The region is isolated and quiet. Park explains that at times he wanted to give up and go home. His "hide" was a small, and I do mean small, cavern in which he stayed for weeks and months at a time, all by himself, waiting for a glimpse of a Siberian Tiger. Over the years he followed three generations of a tiger family and documented their behavior and lifestyles.
This is true nature in all its wonder and yes, there are some disturbing scenes, so if you have children or even adults who are upset by animal deaths, be warned. I can advise you to close your eyes during these scenes, but do not refrain from watching this film. It is an amazing account of Park and the tigers, and serves as a reminder that humans are responsible for the endangerment of the Siberian Tigers.
Although there are some disturbing scenes, the film leaves viewers with a newfound respect for these amazing animals, and in awe of the tenacity and curiosity of Sooyong Park.
Siberian Tiger Quest premiers Wednesday, October 10, 2012 on PBS.
Magic of the Snowy Owl
Snowy Owls are beautiful animals. They stand nearly two feet high and their wingspan is about five feet wide. Watching them in this documentary is fascinating. They are spectacular and the film, Magic of the Snowy Owl, reveals some previously unknown behavior of these gorgeous owls.
The males are almost completely white, to blend in with the frozen arctic when they're hunting. The females have more brown barring on their wings and bodies to blend in with the tundra while they are protecting their owlets from the cold, wind, and predators. And the owlets are covered with dark gray down that turns white as they grow. In this documentary, the filmmakers follow one owl family as they make it through their first summer together in the frigid arctic and try to stay alive with the absence plentiful food.
When the filmmakers first spot this Snowy Owl family, they are amazed that they are the only ones in the region. As they say, it's not a good sign. Why aren't other Snowy Owls around? Soon they get their answer. There is a lack of food and the father has to fly several miles to catch enough food for the five owlets and the parents.

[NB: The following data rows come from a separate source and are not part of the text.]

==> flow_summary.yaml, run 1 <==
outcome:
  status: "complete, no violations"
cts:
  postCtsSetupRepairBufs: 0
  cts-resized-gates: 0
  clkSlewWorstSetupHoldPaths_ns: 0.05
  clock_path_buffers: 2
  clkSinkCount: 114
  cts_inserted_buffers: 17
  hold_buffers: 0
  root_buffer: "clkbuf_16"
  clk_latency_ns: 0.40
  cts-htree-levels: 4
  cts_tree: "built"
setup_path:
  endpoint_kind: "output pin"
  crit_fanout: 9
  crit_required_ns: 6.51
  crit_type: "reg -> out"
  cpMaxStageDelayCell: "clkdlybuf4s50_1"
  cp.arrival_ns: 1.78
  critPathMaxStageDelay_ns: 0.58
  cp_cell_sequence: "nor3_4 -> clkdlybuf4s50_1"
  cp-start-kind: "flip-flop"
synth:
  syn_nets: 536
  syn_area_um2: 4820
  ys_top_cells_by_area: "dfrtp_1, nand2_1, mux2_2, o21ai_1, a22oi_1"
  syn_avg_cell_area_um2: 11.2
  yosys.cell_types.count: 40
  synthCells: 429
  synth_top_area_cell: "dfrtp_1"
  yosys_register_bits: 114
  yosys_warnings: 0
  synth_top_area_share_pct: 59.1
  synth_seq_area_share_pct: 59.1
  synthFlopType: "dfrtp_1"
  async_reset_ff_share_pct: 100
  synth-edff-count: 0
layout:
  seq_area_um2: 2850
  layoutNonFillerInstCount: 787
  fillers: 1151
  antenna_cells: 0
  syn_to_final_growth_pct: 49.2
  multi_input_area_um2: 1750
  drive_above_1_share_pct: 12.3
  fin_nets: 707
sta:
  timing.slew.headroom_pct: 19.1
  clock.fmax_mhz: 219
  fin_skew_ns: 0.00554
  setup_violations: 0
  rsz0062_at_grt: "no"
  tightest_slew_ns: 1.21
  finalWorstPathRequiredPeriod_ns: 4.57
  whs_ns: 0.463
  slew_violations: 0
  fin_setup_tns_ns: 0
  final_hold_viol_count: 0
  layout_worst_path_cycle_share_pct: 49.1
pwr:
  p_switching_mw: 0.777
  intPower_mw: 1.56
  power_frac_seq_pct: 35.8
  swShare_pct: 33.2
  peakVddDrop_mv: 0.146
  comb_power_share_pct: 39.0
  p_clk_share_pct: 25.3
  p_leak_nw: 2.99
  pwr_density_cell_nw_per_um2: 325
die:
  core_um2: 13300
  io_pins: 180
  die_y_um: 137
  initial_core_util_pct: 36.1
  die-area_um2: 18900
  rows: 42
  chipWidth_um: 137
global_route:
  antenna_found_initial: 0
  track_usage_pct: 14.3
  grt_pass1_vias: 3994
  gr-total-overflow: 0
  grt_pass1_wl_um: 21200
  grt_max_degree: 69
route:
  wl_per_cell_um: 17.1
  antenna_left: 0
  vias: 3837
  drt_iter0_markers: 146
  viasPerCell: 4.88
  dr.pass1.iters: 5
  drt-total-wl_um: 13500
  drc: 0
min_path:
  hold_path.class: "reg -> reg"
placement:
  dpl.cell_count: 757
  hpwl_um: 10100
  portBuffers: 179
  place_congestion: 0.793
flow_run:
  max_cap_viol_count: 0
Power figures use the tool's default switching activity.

As the days go by, the family faces challenges and the filmmakers discover things about the owls that have never before been recorded. This is a fascinating documentary, highlighted by the love and devotion the parents show their owlets. It is, at times, sad, but for the most part this is a great film for everyone. Just looking at these beautiful animals is a treat and after watching the film viewers will have a better understanding of them and the challenges they face.
If you live in the lower part of the USA, you probably have never seen a Snowy Owl. They do travel to the northern part of the continental US, but that's as far south as they go. So, this is your opportunity to see them and learn about these magical creatures.
Magic of the Snowy Owl premiers Wednesday, October 24, 2012 on PBS.